Las Vegas Metropolitan Police Department confirmed the identity of the previously unknown victim, who had been known as “Sahara Sue Doe” for 44 years, using advancements in DNA testing.
In August 1979, a man stumbled upon the body in a vacant lot near the northern edge of the Las Vegas Strip. The victim had wavy hair and painted red fingernails and toenails.
Today, the Strat Hotel stands prominently near that intersection, alongside the Sahara hotel-casino.
Authorities determined that the victim had died within 24 hours before her discovery, marking the case as a homicide in a database maintained by the National Center for Missing & Exploited Children.

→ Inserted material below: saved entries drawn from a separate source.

This is an optimization exercise on Yosys and OpenROAD, whose aim is small area, not a production implementation.
RTL that was checked went through simulation tests only; none was proved equivalent to the original.

==> run a: inputs <==
==> flow/design.v (excerpt) <==
module hart #(
    parameter RESET_ADDR = 32'h00000000
) (
    input  wire        i_clk,
    input  wire        i_rst,
    output wire [31:0] o_imem_raddr,
    input  wire [31:0] i_imem_rdata,
    output wire [31:0] o_dmem_addr,
    output wire        o_dmem_ren,
    output wire        o_dmem_wen,
    output wire [31:0] o_dmem_wdata,
    output wire [ 3:0] o_dmem_mask,
    input  wire [31:0] i_dmem_rdata,
    output wire        o_retire_valid,
    output wire [31:0] o_retire_inst,
    output wire        o_retire_trap,
    output wire        o_retire_halt,
    output wire [ 4:0] o_retire_rs1_raddr,
    output wire [ 4:0] o_retire_rs2_raddr,
    output wire [31:0] o_retire_rs1_rdata,
    output wire [31:0] o_retire_rs2_rdata,
    output wire [ 4:0] o_retire_rd_waddr,
    output wire [31:0] o_retire_rd_wdata,
    output wire [31:0] o_retire_pc,
    output wire [31:0] o_retire_next_pc
);
    localparam [2:0] S_CLR  = 3'd0,    
                     S_FST  = 3'd1,    
                     S_MAIN = 3'd2,
                     S_X0   = 3'd3,
                     S_X1   = 3'd4,
                     S_X2   = 3'd5,
                     S_F    = 3'd6;
    localparam [2:0] P_RS2  = 3'd7;    
    reg  [4:0] t;
    reg  [2:0] st;
    wire       t0  = (t == 5'd0);
    wire       t31 = (t == 5'd31);
    wire [31:0] inst = i_imem_rdata;
    wire [6:0]  opc  = inst[6:0];
    wire [2:0]  f3   = inst[14:12];
    wire [6:0]  f7   = inst[31:25];
    wire [4:0]  rd   = inst[11:7];
    wire [4:0]  rs1  = inst[19:15];
    wire [4:0]  rs2  = inst[24:20];
    wire op_lui   = (opc == 7'b0110111);
    wire op_auipc = (opc == 7'b0010111);
    wire op_jal   = (opc == 7'b1101111);
    wire op_jalr  = (opc == 7'b1100111);
    wire op_br    = (opc == 7'b1100011);
    wire op_load  = (opc == 7'b0000011);
    wire op_store = (opc == 7'b0100011);
    wire op_imm   = (opc == 7'b0010011);
    wire op_reg   = (opc == 7'b0110011);
    wire f7_zero  = (f7 == 7'b0000000);
    wire f7_alt   = (f7 == 7'b0100000);
    wire is_lui   = op_lui;
    wire is_auipc = op_auipc;
    wire is_jal   = op_jal;
    wire is_jalr  = op_jalr & (f3 == 3'b000);
    wire is_br    = op_br & (f3[2:1] != 2'b01);
  ...
Settings: LEC_CHECK=0, ABC_AREA=1, CAP_MARGIN=20, CORE_MARGIN=2, CORE_UTILIZATION=40, SETUP_SLACK_MARGIN=0.5, SLEW_MARGIN=20; clock period 13.0 ns.
standard.sh (not shown) runs the stock make flow with config.mk's settings and CLKGATE_MAP_FILE= SYNTH_SCRIPT=/design/flow/synth_recipe.tcl, a recipe that flattens the netlist after the stock synthesis.
==> flow/flow/run.sh <==
#!/bin/bash
# Layout flow: the standard flow, with three changes:
#  1. after the standard synthesis, the combinational logic is mapped again
#     by ABC for area (amap; the smallest of a few scripts); the
#     flip-flops are kept as they are, with
#     their names and cell types;
#  2. the port buffers are the smallest buffer (buf_1);
#  3. a clock tree of clkbuf_4 without dummy loads.
set -euo pipefail
here=$(pwd)
R=$here/orfs/results/sky130hd/hart/base
LIB=$FLOW_HOME/platforms/sky130hd/lib/sky130_fd_sc_hd__tt_025C_1v80.lib

# 1. standard synthesis, up to the Yosys netlist
bash standard.sh $R/1_2_yosys.v > synth.log 2>&1
cp $R/1_2_yosys.v $here/standard_synth.v

# 2. remap the combinational logic: a few ABC area scripts, keep the smallest
DU=$(sed 's/^/-dont_use /' flow/dont_use.txt | tr '\n' ' ')
SEQ=$(grep -o '^ *sky130_fd_sc_hd__[a-z0-9_]*' standard_synth.v | sort -u | grep -E '__(df|edf|sdf|dl|conb)' | tr '\n' ' ')
scripts=(
  "strash;dch,-f;amap,-F,20,-A,20;topo"
  "strash;dch,-f;amap,-F,20,-A,20,-E,1;topo"
  "strash;&get,-n;&deepsyn,-T,60;&put;dch,-f;amap,-F,20,-A,20;topo"
  "strash;&get,-n;&deepsyn,-T,60;&put;dch,-f;amap,-F,20,-A,20,-E,1;topo"
)
for i in "${!scripts[@]}"; do
  cat > remap_$i.ys <<EOY
read_liberty -ignore_miss_func $LIB
read_verilog $here/standard_synth.v
hierarchy -top hart
blackbox $SEQ
flatten
opt_clean -purge
abc -liberty $LIB $DU -script +${scripts[$i]}
opt_clean -purge
splitnets
opt_clean -purge
hilomap -singleton -hicell sky130_fd_sc_hd__conb_1 HI -locell sky130_fd_sc_hd__conb_1 LO
insbuf -buf sky130_fd_sc_hd__buf_4 A X
opt_clean -purge
tee -o $here/remap_$i.stat stat -liberty $LIB
write_verilog -noattr -nohex -nodec $here/remap_$i.v
EOY
  yosys -s remap_$i.ys > remap_$i.log 2>&1 &
done
wait
best=$(for i in "${!scripts[@]}"; do
  echo "$(grep 'Chip area for module' remap_$i.stat | tail -1 | awk '{print $NF}') $i"
done | sort -g | head -1 | awk '{print $2}')
echo "remap: candidate $best chosen" > remap_choice.txt
for i in "${!scripts[@]}"; do grep 'Chip area for module' remap_$i.stat | tail -1 >> remap_choice.txt; done
python3 flow/remap.py remap_$best.v $R/1_2_yosys.v

# 3. the rest of the standard flow
export BUFFER_PORTS_ARGS="-buffer_cell sky130_fd_sc_hd__buf_1"
export CTS_ARGS="-sink_clustering_enable -repair_clock_nets -buf_list sky130_fd_sc_hd__clkbuf_4 -dont_use_dummy_load -sink_clustering_size 12 -sink_clustering_max_diameter 46"
bash standard.sh > layout.log 2>&1
==> flow/flow/dont_use.txt <==
sky130_fd_sc_hd__lpflow_bleeder_1
sky130_fd_sc_hd__lpflow_clkbufkapwr_1
sky130_fd_sc_hd__lpflow_clkbufkapwr_16
sky130_fd_sc_hd__lpflow_clkbufkapwr_2
sky130_fd_sc_hd__lpflow_clkbufkapwr_4
sky130_fd_sc_hd__lpflow_clkbufkapwr_8
sky130_fd_sc_hd__lpflow_clkinvkapwr_1
sky130_fd_sc_hd__lpflow_clkinvkapwr_16
sky130_fd_sc_hd__lpflow_clkinvkapwr_2
sky130_fd_sc_hd__lpflow_clkinvkapwr_4
sky130_fd_sc_hd__lpflow_clkinvkapwr_8
sky130_fd_sc_hd__lpflow_decapkapwr_12
sky130_fd_sc_hd__lpflow_decapkapwr_3
sky130_fd_sc_hd__lpflow_decapkapwr_4
sky130_fd_sc_hd__lpflow_decapkapwr_6
sky130_fd_sc_hd__lpflow_decapkapwr_8
sky130_fd_sc_hd__lpflow_inputiso0n_1
sky130_fd_sc_hd__lpflow_inputiso0p_1
sky130_fd_sc_hd__lpflow_inputiso1n_1
sky130_fd_sc_hd__lpflow_inputiso1p_1
sky130_fd_sc_hd__lpflow_inputisolatch_1
sky130_fd_sc_hd__lpflow_isobufsrc_1
sky130_fd_sc_hd__lpflow_isobufsrc_16
sky130_fd_sc_hd__lpflow_isobufsrc_2
sky130_fd_sc_hd__lpflow_isobufsrc_4
sky130_fd_sc_hd__lpflow_isobufsrc_8
sky130_fd_sc_hd__lpflow_isobufsrckapwr_16
sky130_fd_sc_hd__lpflow_lsbuf_lh_hl_isowell_tap_1
sky130_fd_sc_hd__lpflow_lsbuf_lh_hl_isowell_tap_2
sky130_fd_sc_hd__lpflow_lsbuf_lh_hl_isowell_tap_4
sky130_fd_sc_hd__lpflow_lsbuf_lh_isowell_4
sky130_fd_sc_hd__lpflow_lsbuf_lh_isowell_tap_1
sky130_fd_sc_hd__lpflow_lsbuf_lh_isowell_tap_2
sky130_fd_sc_hd__lpflow_lsbuf_lh_isowell_tap_4
sky130_fd_sc_hd__probe_p_8
sky130_fd_sc_hd__probec_p_8
==> flow/flow/remap.py <==
#!/usr/bin/env python3
# Keep only module hart from a Yosys netlist that also holds the cell models.
import re, sys
src = open(sys.argv[1]).read()
m = re.search(r'^module hart\s*\(.*?^endmodule\s*$', src, re.M | re.S)
open(sys.argv[2], 'w').write(m.group(0) + '\n')
==> run b: changes against run a <==
--- a/flow/design.v
+++ b/flow/design.v
@@ -121,17 +121,18 @@
     wire tz   = (t == 5'd0);
     wire imm_t = f_u ? (ge12 & m) :
                    f_j ? (tz ? 1'b0 : t11 ? inst[20] : t[4] & (t[3] | t[2]) ? inst[31] : m) :
                    (f_s | f_b) ? ((f_b & tz) ? 1'b0 : le4 ? l : (f_b & t11) ? inst[7] : ge12 ? inst[31] : m) :
                    (ge12 ? inst[31] : m);
     wire four_t = (t == 5'd2);
     reg  c;           
+    reg  tk;          
     reg  aux;         
     reg  off0, off1;  
-    wire [1:0] dg = {off1, off0};
+    reg  [1:0] dg;    
     reg  nc;          
     wire a_alu = is_lui ? 1'b0 : (is_auipc | is_jal | is_jalr) ? npc[0] : rf_bit;
     wire b_alu = (is_jal | is_jalr) ? four_t :
                  is_shift           ? 1'b0 :
                  (is_opr | is_br)   ? op2[0] : imm_t;
     wire binv  = is_sub | is_slt | is_br;
     wire bb    = b_alu ^ binv;
@@ -147,15 +148,15 @@
                 3'b110:  alu_out = a_alu | b_alu;
                 3'b111:  alu_out = a_alu & b_alu;
                 default: alu_out = sum;
             endcase
     end
     wire cmp_signed = is_br ? ~f3[1] : ~f3[0];
     wire lt     = ~cout ^ (cmp_signed & (a_alu ^ b_alu));
-    wire eq_all = aux & ~(a_alu ^ b_alu);
+    wire eq_all = tk & ~(a_alu ^ b_alu);
     wire taken  = f3[2] ? (lt ^ f3[0]) : (eq_all ^ f3[0]);
     wire [4:0] shamt = is_opr ? op2[5:1] : rs2;
     wire [1:0] dg_next = p_main ? shamt[1:0] : p_x0 ? shamt[3:2] : {1'b0, shamt[4]};
     reg sh_bit;
     always @(*) begin
         sh_bit = res[0];
         if (sh_right) begin
@@ -213,15 +214,15 @@
                     (p_x1 | p_x2) ? sh_bit :
                     res[0];
     assign op1_in = p_main ? (is_store ? st_bit : (use_rs1 & rf_bit)) :
                     p_f ? rf_bit :
                     (p_sh & is_shift & ~sh_right) ? res[0] :
                     op1[0];
     assign op2_in = p_rs2 ? rf_bit : (use_rs2 & op2[0]);
-    wire redir = is_jal | is_jalr | (is_br & aux);
+    wire redir = is_jal | is_jalr | (is_br & tk);
     wire a_n   = is_jalr ? rf_bit : npc[0];
     wire b_n   = redir ? imm_t : four_t;
     wire cin_n = ~t0 & nc;
     wire sum_n = a_n ^ b_n ^ cin_n;
     wire cout_n = (a_n & b_n) | (a_n & cin_n) | (b_n & cin_n);
     wire [31:0] reset_addr = RESET_ADDR;
     assign npc_in = p_clr ? reset_addr[t] :
@@ -233,26 +234,26 @@
         op1 <= {op1_in, op1[31:1]};
         op2 <= {op2_in, op2[31:1]};
         npc <= {npc_in, npc[31:1]};
         res <= ld_cap ? i_dmem_rdata : {res_in, res[31:1]};
         c   <= (t31 & p_main) ? lt : cout;
         nc  <= cout_n;
         if (p_main)
-            aux <= is_br ? (t31 ? taken : ((t0 | aux) & ~(a_alu ^ b_alu))) : rf_bit;
+            tk <= t31 ? taken : ((t0 | tk) & ~(a_alu ^ b_alu));
+        if (p_main)
+            aux <= rf_bit;
         else if (p_x0 & is_load & ld_in)
             aux <= ld_tap;
-        if (t31 & (p_main | p_x0 | p_x1) & is_shift)
-            {off1, off0} <= dg_next;
-        else begin
-            if (p_main & t0)
-                off0 <= alu_out;
-            if (p_main & (t == 5'd1))
-                off1 <= alu_out;
-        end
-        if (t31)
+        if (p_main & t0)
+            off0 <= alu_out;
+        if (p_main & (t == 5'd1))
+            off1 <= alu_out;
+        if (t31 & (p_main | p_x0 | p_x1))
+            dg <= dg_next;
+        if (t31 & (fin | p_clr))
             pc <= {npc_in, npc[31:3]};
     end
     always @(posedge i_clk) begin
         if (i_rst) begin
             t  <= 5'd0;
             st <= S_CLR;
         end else begin
@@ -281,15 +282,15 @@
     assign o_retire_halt      = is_ebrk;
     assign o_retire_rs1_raddr = use_rs1 ? rs1 : 5'd0;
     assign o_retire_rs2_raddr = use_rs2 ? rs2 : 5'd0;
     assign o_retire_rd_waddr  = wr_rd ? rd : 5'd0;
     assign o_retire_rs1_rdata = {op1_in, op1[31:1]};
     assign o_retire_rs2_rdata = {op2_in, op2[31:1]};
     assign o_retire_rd_wdata  = {res_in, res[31:1]};
-    assign o_retire_next_pc   = {npc_in, npc[31:3], 2'b00};
+    assign o_retire_next_pc   = {npc_in, npc[31:1]};
     assign o_dmem_addr  = {res_in, res[31:3], 2'b00};
     assign o_dmem_wdata = {op1_in, op1[31:1]};
     assign o_dmem_ren   = t31 & p_main & is_load & ~mis;
     assign o_dmem_wen   = t31 & p_main & is_store & ~mis;
     assign o_dmem_mask  = (f3[1:0] == 2'b00) ? (4'b0001 << {off1, off0}) :
                           (f3[1:0] == 2'b01) ? (off1 ? 4'b1100 : 4'b0011) :
                                                4'b1111;
==> flow/flow/run.sh (replaced) <==
#!/bin/bash
# Layout flow: the standard flow, with three changes:
#  1. after the standard synthesis, the combinational logic is mapped again
#     by ABC for area (amap); the flip-flops are kept as they are, with
#     their names and cell types;
#  2. the port buffers are the smallest buffer (buf_1);
#  3. a clock tree of clkbuf_8 without dummy loads.
set -euo pipefail
here=$(pwd)
R=$here/orfs/results/sky130hd/hart/base
LIB=$FLOW_HOME/platforms/sky130hd/lib/sky130_fd_sc_hd__tt_025C_1v80.lib

# 1. standard synthesis, up to the Yosys netlist
bash standard.sh $R/1_2_yosys.v > synth.log 2>&1
cp $R/1_2_yosys.v $here/standard_synth.v

# 2. remap the combinational logic
DU=$(sed 's/^/-dont_use /' flow/dont_use.txt | tr '\n' ' ')
SEQ=$(grep -o '^ *sky130_fd_sc_hd__[a-z0-9_]*' standard_synth.v | sort -u | grep -E '__(df|edf|sdf|dl|conb)' | tr '\n' ' ')
cat > remap.ys <<EOY
read_liberty -ignore_miss_func $LIB
read_verilog $here/standard_synth.v
hierarchy -top hart
blackbox $SEQ
flatten
opt_clean -purge
abc -liberty $LIB $DU -script +strash;dch,-f;amap,-F,20,-A,20,-E,1;topo
opt_clean -purge
splitnets
opt_clean -purge
hilomap -singleton -hicell sky130_fd_sc_hd__conb_1 HI -locell sky130_fd_sc_hd__conb_1 LO
insbuf -buf sky130_fd_sc_hd__buf_4 A X
opt_clean -purge
stat -liberty $LIB
write_verilog -noattr -nohex -nodec $here/remap_all.v
EOY
yosys -s remap.ys > remap.log 2>&1
python3 flow/remap.py remap_all.v $R/1_2_yosys.v

# 3. the rest of the standard flow
export BUFFER_PORTS_ARGS="-buffer_cell sky130_fd_sc_hd__buf_1"
export CTS_ARGS="-sink_clustering_enable -repair_clock_nets -buf_list sky130_fd_sc_hd__clkbuf_8 -dont_use_dummy_load -sink_clustering_size 18 -sink_clustering_max_diameter 60"
bash standard.sh > layout.log 2>&1
CAP_MARGIN = 0   (was 20)
SLEW_MARGIN = 0   (was 20)
==> run c: changes against run a <==
--- a/flow/design.v
+++ b/flow/design.v
@@ -121,17 +121,18 @@
     wire tz   = (t == 5'd0);
     wire imm_t = f_u ? (ge12 & m) :
                    f_j ? (tz ? 1'b0 : t11 ? inst[20] : t[4] & (t[3] | t[2]) ? inst[31] : m) :
                    (f_s | f_b) ? ((f_b & tz) ? 1'b0 : le4 ? l : (f_b & t11) ? inst[7] : ge12 ? inst[31] : m) :
                    (ge12 ? inst[31] : m);
     wire four_t = (t == 5'd2);
     reg  c;           
+    reg  tk;          
     reg  aux;         
     reg  off0, off1;  
-    wire [1:0] dg = {off1, off0};
+    reg  [1:0] dg;    
     reg  nc;          
     wire a_alu = is_lui ? 1'b0 : (is_auipc | is_jal | is_jalr) ? npc[0] : rf_bit;
     wire b_alu = (is_jal | is_jalr) ? four_t :
                  is_shift           ? 1'b0 :
                  (is_opr | is_br)   ? op2[0] : imm_t;
     wire binv  = is_sub | is_slt | is_br;
     wire bb    = b_alu ^ binv;
@@ -147,15 +148,15 @@
                 3'b110:  alu_out = a_alu | b_alu;
                 3'b111:  alu_out = a_alu & b_alu;
                 default: alu_out = sum;
             endcase
     end
     wire cmp_signed = is_br ? ~f3[1] : ~f3[0];
     wire lt     = ~cout ^ (cmp_signed & (a_alu ^ b_alu));
-    wire eq_all = aux & ~(a_alu ^ b_alu);
+    wire eq_all = tk & ~(a_alu ^ b_alu);
     wire taken  = f3[2] ? (lt ^ f3[0]) : (eq_all ^ f3[0]);
     wire [4:0] shamt = is_opr ? op2[5:1] : rs2;
     wire [1:0] dg_next = p_main ? shamt[1:0] : p_x0 ? shamt[3:2] : {1'b0, shamt[4]};
     reg sh_bit;
     always @(*) begin
         sh_bit = res[0];
         if (sh_right) begin
@@ -213,15 +214,15 @@
                     (p_x1 | p_x2) ? sh_bit :
                     res[0];
     assign op1_in = p_main ? (is_store ? st_bit : (use_rs1 & rf_bit)) :
                     p_f ? rf_bit :
                     (p_sh & is_shift & ~sh_right) ? res[0] :
                     op1[0];
     assign op2_in = p_rs2 ? rf_bit : (use_rs2 & op2[0]);
-    wire redir = is_jal | is_jalr | (is_br & aux);
+    wire redir = is_jal | is_jalr | (is_br & tk);
     wire a_n   = is_jalr ? rf_bit : npc[0];
     wire b_n   = redir ? imm_t : four_t;
     wire cin_n = ~t0 & nc;
     wire sum_n = a_n ^ b_n ^ cin_n;
     wire cout_n = (a_n & b_n) | (a_n & cin_n) | (b_n & cin_n);
     wire [31:0] reset_addr = RESET_ADDR;
     assign npc_in = p_clr ? reset_addr[t] :
@@ -233,26 +234,26 @@
         op1 <= {op1_in, op1[31:1]};
         op2 <= {op2_in, op2[31:1]};
         npc <= {npc_in, npc[31:1]};
         res <= ld_cap ? i_dmem_rdata : {res_in, res[31:1]};
         c   <= (t31 & p_main) ? lt : cout;
         nc  <= cout_n;
         if (p_main)
-            aux <= is_br ? (t31 ? taken : ((t0 | aux) & ~(a_alu ^ b_alu))) : rf_bit;
+            tk <= t31 ? taken : ((t0 | tk) & ~(a_alu ^ b_alu));
+        if (p_main)
+            aux <= rf_bit;
         else if (p_x0 & is_load & ld_in)
             aux <= ld_tap;
-        if (t31 & (p_main | p_x0 | p_x1) & is_shift)
-            {off1, off0} <= dg_next;
-        else begin
-            if (p_main & t0)
-                off0 <= alu_out;
-            if (p_main & (t == 5'd1))
-                off1 <= alu_out;
-        end
-        if (t31)
+        if (p_main & t0)
+            off0 <= alu_out;
+        if (p_main & (t == 5'd1))
+            off1 <= alu_out;
+        if (t31 & (p_main | p_x0 | p_x1))
+            dg <= dg_next;
+        if (t31 & (fin | p_clr))
             pc <= {npc_in, npc[31:3]};
     end
     always @(posedge i_clk) begin
         if (i_rst) begin
             t  <= 5'd0;
             st <= S_CLR;
         end else begin
@@ -281,15 +282,15 @@
     assign o_retire_halt      = is_ebrk;
     assign o_retire_rs1_raddr = use_rs1 ? rs1 : 5'd0;
     assign o_retire_rs2_raddr = use_rs2 ? rs2 : 5'd0;
     assign o_retire_rd_waddr  = wr_rd ? rd : 5'd0;
     assign o_retire_rs1_rdata = {op1_in, op1[31:1]};
     assign o_retire_rs2_rdata = {op2_in, op2[31:1]};
     assign o_retire_rd_wdata  = {res_in, res[31:1]};
-    assign o_retire_next_pc   = {npc_in, npc[31:3], 2'b00};
+    assign o_retire_next_pc   = {npc_in, npc[31:1]};
     assign o_dmem_addr  = {res_in, res[31:3], 2'b00};
     assign o_dmem_wdata = {op1_in, op1[31:1]};
     assign o_dmem_ren   = t31 & p_main & is_load & ~mis;
     assign o_dmem_wen   = t31 & p_main & is_store & ~mis;
     assign o_dmem_mask  = (f3[1:0] == 2'b00) ? (4'b0001 << {off1, off0}) :
                           (f3[1:0] == 2'b01) ? (off1 ? 4'b1100 : 4'b0011) :
                                                4'b1111;
==> flow/flow/run.sh (replaced) <==
#!/bin/bash
# Standard ORFS layout, with the port buffers made of the smallest buffer
# and a clock tree without dummy loads.
export BUFFER_PORTS_ARGS="-buffer_cell sky130_fd_sc_hd__buf_1"
export CTS_ARGS="-sink_clustering_enable -repair_clock_nets -buf_list sky130_fd_sc_hd__clkbuf_8 -dont_use_dummy_load -sink_clustering_size 18 -sink_clustering_max_diameter 60"
bash standard.sh > standard.log 2>&1
removed: flow/flow/dont_use.txt
removed: flow/flow/remap.py
==> run d: changes against run a <==
--- a/flow/design.v
+++ b/flow/design.v
@@ -244,15 +244,15 @@
             {off1, off0} <= dg_next;
         else begin
             if (p_main & t0)
                 off0 <= alu_out;
             if (p_main & (t == 5'd1))
                 off1 <= alu_out;
         end
-        if (t31)
+        if (t31 & (fin | p_clr))
             pc <= {npc_in, npc[31:3]};
     end
     always @(posedge i_clk) begin
         if (i_rst) begin
             t  <= 5'd0;
             st <= S_CLR;
         end else begin
--- a/flow/flow/run.sh
+++ b/flow/flow/run.sh
@@ -50,9 +50,9 @@
 done | sort -g | head -1 | awk '{print $2}')
 echo "remap: candidate $best chosen" > remap_choice.txt
 for i in "${!scripts[@]}"; do grep 'Chip area for module' remap_$i.stat | tail -1 >> remap_choice.txt; done
 python3 flow/remap.py remap_$best.v $R/1_2_yosys.v
 
 # 3. the rest of the standard flow
 export BUFFER_PORTS_ARGS="-buffer_cell sky130_fd_sc_hd__buf_1"
-export CTS_ARGS="-sink_clustering_enable -repair_clock_nets -buf_list sky130_fd_sc_hd__clkbuf_4 -dont_use_dummy_load -sink_clustering_size 12 -sink_clustering_max_diameter 46"
+export CTS_ARGS="-sink_clustering_enable -repair_clock_nets -buf_list sky130_fd_sc_hd__clkbuf_4 -dont_use_dummy_load -sink_clustering_size 12 -sink_clustering_max_diameter 40"
 bash standard.sh > layout.log 2>&1
==> impl_metrics.tcl <==
set metrics [dict create \
    outcome "timing/DRC/antenna clean" \
    clk_share_pct 3.57 \
    dr_wl_met2_um 28400 \
    buf_share_pct 4.67 \
    grt_pass1_vias 15000 \
    multi_input_cells 715 \
    die-width_um 277 \
    cp-startpoint "i_imem_rdata[12]" \
    p_per_area_nw_per_um2 167 \
    power.share.switching_pct 20.5 \
    vias 15100 \
]
Source of the figures above: run c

However, her identity remained a mystery until a private DNA testing laboratory partnered with investigators last September. Othram, a specialist in forensic genealogy analysis, successfully built a comprehensive DNA profile and identified possible relatives who confirmed the victim’s true identity as Gwenn Marie Story.
According to Story’s relatives, she left her Cincinnati home in the summer of 1979 in search of her father in California, accompanied by two male friends. Her family lost contact with her, and when the friends returned to Cincinnati in August of that year, they informed Story’s family that they had left her in Las Vegas.
The Las Vegas Police Department is now focusing its investigation on these two friends and the circumstances surrounding Gwenn Marie Story’s death near the Las Vegas Strip.
This breakthrough is a testament to the advancements in genetic testing, leading to more identifications and arrests in long-unsolved cases, including missing persons, homicides, and sexual assault cases. Earlier this year, Othram aided Nevada State Police in identifying another long-unknown victim, Florence Charleston, who went missing from Ohio 45 years ago, emphasizing the power of DNA analysis in resolving cold cases.